In the years immediately following the Jerusalem Conference, the first followers of Jesus who had gathered there began, with greater intention than ever, to broadcast their Gospel. After 50 CE and Jerusalem, they were to spread themselves and their message throughout the Roman world within a matter of only a decade or two. Yet even as they traveled, settled, and resettled, they continued to have the theological and ecclesial chores of trying to create a language capable of conveying the fullness of their new rituals and celebrations, worship and beliefs. Among other things, the Christian way-of-being that was rapidly morphing out of first-century Judaism had to create a canon of its own, a body of Holy Scriptures, a fixity by which rightness in matters of belief and action could be determined.5
The process of discovery ground on for well over two centuries until, as we have already seen and as is the nature of such things, certain doctrinal issues became impossible to avoid. Even among those Jesus communities that strove to focus on practice over doctrine, the issues—and most especially the central, pivotal issues concerning the nature of Jesus’s being—could no longer be shoved under the communal rug. How does one, for example, explain that Jesus was fully God and fully man, all at once? How does one understand that Jesus is God despite the recorded fact that, as Arius so emphatically continued to point out, He seemed to defer, at times, to His Father in heaven? How, for that matter, does one explain or even conceive of three Gods in one? Their Jewish grandfathers and grandmothers in the Jesus way had never had these problems.

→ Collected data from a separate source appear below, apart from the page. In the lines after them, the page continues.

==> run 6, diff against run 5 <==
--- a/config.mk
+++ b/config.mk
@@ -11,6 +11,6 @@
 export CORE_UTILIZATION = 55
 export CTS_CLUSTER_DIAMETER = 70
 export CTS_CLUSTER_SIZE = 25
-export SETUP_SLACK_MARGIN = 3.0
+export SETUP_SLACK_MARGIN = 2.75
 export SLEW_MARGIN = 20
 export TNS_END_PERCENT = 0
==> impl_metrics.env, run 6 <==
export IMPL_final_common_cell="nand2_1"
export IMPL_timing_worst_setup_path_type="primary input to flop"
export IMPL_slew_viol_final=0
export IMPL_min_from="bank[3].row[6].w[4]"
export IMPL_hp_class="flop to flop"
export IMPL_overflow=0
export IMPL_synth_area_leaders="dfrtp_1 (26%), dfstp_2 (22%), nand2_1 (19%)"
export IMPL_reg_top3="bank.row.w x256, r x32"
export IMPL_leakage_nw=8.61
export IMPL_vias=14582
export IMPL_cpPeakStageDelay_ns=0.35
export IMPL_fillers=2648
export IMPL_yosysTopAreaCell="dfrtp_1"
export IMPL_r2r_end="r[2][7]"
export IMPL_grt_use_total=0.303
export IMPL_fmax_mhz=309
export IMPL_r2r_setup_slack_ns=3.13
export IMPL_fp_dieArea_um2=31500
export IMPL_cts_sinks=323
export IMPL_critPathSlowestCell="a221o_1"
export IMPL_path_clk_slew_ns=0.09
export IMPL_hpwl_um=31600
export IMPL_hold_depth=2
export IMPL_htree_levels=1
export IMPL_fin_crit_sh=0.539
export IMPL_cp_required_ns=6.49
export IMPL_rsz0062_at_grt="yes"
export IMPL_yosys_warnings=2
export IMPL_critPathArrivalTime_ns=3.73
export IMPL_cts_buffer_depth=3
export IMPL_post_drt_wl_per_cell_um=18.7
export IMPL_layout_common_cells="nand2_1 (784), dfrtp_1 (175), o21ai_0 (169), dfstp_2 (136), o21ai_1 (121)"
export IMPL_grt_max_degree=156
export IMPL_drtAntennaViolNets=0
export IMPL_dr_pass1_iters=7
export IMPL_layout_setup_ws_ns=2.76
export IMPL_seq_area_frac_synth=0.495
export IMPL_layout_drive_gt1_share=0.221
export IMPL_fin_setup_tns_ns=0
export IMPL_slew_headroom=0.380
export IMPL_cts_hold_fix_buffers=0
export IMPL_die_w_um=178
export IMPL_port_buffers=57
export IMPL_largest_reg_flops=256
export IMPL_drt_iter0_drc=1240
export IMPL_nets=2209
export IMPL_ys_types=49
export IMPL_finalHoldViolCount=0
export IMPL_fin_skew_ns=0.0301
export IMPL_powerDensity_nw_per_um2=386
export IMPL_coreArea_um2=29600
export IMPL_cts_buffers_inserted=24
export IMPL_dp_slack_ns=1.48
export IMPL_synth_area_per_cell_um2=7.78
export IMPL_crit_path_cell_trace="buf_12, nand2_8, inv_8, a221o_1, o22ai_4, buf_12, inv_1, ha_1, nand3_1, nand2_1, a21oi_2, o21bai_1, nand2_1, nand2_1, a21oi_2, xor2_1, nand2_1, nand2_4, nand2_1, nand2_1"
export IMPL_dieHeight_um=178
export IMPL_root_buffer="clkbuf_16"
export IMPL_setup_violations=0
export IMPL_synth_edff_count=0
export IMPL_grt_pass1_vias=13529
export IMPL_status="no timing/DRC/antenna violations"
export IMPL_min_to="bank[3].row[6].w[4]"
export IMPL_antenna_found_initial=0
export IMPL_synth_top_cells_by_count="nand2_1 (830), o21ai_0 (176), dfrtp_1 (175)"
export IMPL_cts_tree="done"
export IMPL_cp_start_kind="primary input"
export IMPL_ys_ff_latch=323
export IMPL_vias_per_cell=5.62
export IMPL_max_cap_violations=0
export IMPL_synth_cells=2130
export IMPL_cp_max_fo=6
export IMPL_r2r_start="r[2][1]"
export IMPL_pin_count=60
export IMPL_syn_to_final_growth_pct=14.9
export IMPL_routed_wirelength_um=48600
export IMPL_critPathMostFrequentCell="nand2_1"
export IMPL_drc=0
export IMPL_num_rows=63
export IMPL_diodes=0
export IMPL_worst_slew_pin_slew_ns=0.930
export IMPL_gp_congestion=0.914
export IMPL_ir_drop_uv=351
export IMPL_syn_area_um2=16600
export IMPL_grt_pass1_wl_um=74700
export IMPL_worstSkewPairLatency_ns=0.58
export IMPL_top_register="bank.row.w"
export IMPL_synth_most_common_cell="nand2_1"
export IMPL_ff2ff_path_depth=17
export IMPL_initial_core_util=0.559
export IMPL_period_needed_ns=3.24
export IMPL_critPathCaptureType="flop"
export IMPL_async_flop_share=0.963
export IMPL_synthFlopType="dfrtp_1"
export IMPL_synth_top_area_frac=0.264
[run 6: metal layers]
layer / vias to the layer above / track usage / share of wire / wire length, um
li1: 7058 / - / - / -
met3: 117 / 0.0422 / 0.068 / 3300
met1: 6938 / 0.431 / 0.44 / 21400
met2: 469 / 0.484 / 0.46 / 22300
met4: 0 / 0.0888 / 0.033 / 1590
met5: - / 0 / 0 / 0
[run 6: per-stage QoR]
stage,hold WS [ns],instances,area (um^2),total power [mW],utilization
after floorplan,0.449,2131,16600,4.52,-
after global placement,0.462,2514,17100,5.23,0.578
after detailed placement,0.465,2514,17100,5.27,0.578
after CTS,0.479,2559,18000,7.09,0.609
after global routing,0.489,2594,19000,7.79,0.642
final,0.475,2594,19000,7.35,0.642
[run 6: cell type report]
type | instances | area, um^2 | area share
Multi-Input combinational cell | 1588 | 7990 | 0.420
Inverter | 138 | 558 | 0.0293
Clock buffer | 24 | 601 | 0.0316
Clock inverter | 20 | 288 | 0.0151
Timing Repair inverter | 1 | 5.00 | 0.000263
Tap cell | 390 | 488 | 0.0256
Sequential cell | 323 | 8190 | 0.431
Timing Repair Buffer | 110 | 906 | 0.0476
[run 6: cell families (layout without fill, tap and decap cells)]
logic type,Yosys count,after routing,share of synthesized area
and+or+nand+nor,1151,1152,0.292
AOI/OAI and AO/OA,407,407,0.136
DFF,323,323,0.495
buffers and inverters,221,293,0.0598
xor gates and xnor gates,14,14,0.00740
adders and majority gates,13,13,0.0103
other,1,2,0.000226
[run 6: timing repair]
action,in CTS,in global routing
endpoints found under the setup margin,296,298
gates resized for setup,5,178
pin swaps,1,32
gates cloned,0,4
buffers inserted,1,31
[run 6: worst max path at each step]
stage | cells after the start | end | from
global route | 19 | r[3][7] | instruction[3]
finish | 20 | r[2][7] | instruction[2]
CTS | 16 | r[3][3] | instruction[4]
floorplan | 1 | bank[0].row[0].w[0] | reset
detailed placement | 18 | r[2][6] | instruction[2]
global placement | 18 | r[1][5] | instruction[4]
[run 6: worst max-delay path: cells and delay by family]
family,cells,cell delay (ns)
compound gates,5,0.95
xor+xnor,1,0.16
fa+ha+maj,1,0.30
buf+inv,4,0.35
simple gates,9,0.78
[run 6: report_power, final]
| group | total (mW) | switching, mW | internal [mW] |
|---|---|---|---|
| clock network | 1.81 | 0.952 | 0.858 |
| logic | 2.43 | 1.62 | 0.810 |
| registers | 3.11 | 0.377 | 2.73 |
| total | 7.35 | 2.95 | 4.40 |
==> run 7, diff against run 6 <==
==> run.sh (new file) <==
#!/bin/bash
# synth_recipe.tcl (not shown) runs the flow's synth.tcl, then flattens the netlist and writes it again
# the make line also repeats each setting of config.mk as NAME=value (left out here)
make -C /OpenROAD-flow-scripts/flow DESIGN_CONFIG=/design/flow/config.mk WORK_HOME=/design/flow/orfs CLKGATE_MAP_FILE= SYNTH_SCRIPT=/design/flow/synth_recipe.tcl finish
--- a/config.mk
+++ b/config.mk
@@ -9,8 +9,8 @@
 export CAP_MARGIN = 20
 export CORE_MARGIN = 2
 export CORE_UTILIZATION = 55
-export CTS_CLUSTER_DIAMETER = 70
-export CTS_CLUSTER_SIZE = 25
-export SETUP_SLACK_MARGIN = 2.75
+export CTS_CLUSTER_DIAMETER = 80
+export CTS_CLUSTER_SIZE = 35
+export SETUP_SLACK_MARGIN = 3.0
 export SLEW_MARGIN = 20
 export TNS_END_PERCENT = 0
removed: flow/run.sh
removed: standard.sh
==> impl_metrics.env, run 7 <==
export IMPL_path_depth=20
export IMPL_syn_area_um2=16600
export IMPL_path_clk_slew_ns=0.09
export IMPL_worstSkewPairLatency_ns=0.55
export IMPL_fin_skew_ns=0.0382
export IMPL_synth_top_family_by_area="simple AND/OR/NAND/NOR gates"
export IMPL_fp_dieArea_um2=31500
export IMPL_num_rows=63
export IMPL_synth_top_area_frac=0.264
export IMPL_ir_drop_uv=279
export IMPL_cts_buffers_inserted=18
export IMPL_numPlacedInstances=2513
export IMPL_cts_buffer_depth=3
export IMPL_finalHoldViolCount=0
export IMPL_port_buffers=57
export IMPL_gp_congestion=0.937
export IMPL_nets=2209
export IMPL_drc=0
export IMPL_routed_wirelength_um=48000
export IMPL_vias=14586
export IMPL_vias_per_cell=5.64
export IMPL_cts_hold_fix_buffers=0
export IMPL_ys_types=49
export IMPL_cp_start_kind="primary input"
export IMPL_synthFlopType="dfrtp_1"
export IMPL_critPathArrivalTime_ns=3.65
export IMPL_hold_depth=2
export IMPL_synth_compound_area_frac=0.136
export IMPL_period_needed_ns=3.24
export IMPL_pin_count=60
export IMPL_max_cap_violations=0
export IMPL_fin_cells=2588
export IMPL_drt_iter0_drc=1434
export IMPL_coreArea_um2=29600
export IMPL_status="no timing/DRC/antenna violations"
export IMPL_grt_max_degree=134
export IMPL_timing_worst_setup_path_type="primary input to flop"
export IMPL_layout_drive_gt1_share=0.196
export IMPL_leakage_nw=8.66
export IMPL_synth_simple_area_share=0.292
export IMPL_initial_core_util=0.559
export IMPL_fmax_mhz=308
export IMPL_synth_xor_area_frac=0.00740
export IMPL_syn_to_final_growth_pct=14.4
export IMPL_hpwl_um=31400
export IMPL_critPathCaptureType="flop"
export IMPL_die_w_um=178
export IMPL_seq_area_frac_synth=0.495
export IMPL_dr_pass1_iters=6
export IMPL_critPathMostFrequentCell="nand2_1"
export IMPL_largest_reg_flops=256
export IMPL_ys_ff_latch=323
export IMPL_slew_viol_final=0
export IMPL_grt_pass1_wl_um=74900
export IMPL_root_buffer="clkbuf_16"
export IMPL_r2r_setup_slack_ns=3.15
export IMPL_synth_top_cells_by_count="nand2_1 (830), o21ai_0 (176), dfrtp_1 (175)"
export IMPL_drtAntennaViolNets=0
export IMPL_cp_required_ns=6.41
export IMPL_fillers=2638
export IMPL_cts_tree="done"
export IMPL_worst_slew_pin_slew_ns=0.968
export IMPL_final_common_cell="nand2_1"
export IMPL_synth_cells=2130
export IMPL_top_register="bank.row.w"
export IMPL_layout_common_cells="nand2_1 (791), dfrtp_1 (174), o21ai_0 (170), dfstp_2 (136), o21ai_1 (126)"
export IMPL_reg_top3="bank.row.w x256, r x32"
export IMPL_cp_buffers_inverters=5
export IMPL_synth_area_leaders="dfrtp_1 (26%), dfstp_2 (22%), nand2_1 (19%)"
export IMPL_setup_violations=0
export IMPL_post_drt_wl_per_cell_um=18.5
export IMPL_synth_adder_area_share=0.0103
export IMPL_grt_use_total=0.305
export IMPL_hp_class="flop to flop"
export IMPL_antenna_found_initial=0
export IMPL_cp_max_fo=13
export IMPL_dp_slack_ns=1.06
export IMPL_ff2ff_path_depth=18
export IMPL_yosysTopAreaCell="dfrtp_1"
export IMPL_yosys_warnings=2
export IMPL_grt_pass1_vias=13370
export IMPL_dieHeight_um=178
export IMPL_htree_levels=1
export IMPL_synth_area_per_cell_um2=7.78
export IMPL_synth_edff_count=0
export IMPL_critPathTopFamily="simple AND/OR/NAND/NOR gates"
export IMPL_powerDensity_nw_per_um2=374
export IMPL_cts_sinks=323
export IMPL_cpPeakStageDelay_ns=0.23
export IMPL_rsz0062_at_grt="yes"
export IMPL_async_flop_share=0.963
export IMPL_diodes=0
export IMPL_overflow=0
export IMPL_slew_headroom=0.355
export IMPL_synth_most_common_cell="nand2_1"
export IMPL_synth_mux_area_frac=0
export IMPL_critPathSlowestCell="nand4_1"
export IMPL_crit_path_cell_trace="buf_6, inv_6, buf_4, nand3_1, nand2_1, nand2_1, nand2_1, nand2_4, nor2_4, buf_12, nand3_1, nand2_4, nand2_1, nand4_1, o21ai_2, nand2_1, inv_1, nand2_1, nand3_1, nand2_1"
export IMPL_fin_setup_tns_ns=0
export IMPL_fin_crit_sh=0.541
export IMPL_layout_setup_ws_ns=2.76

What those early Jewish forebears had had, however, was the Jerusalem Conference. Jerusalem had set, if not an arbitrary norm, then at least the only extant model of how to discuss issues correctly, especially potentially divisive ones. As we have seen, it was time now for the world’s Christian leaders to gather once again. The year was 325 CE, and their gathering at Nicaea would become known to later history as both the Council of Nicaea and the First Ecumenical Council of the Church. It was the “Ecumenical” part of that wording that would come to matter almost as much as the place name of Nicaea.
Notes
1. See, most notably, Walter Bauer, Orthodoxy and Heresy in Earliest Christianity (Philadelphia: Fortress, 1971), and Rowan Williams, “Does It Make Sense to Speak of Pre-Nicene Orthodoxy?” in The Making of Orthodoxy: Essays in Honour of Henry Chadwick, ed. Rowan Williams (New York: Cambridge University Press, 1989).
2. This should not be interpreted as meaning, as is so often assumed, that Christianity had come among the godless. It had not. In fact, things might have been easier or clearer had the so-called pagans been without prior religious beliefs and practice. It was, instead, the very presence of those operative beliefs and practices that offered the young Church a considerable number of obstacles. There is perhaps no better way to grasp this difficulty than to hear what Maximus of Tyre had to say on the issue of contemporary religious belief.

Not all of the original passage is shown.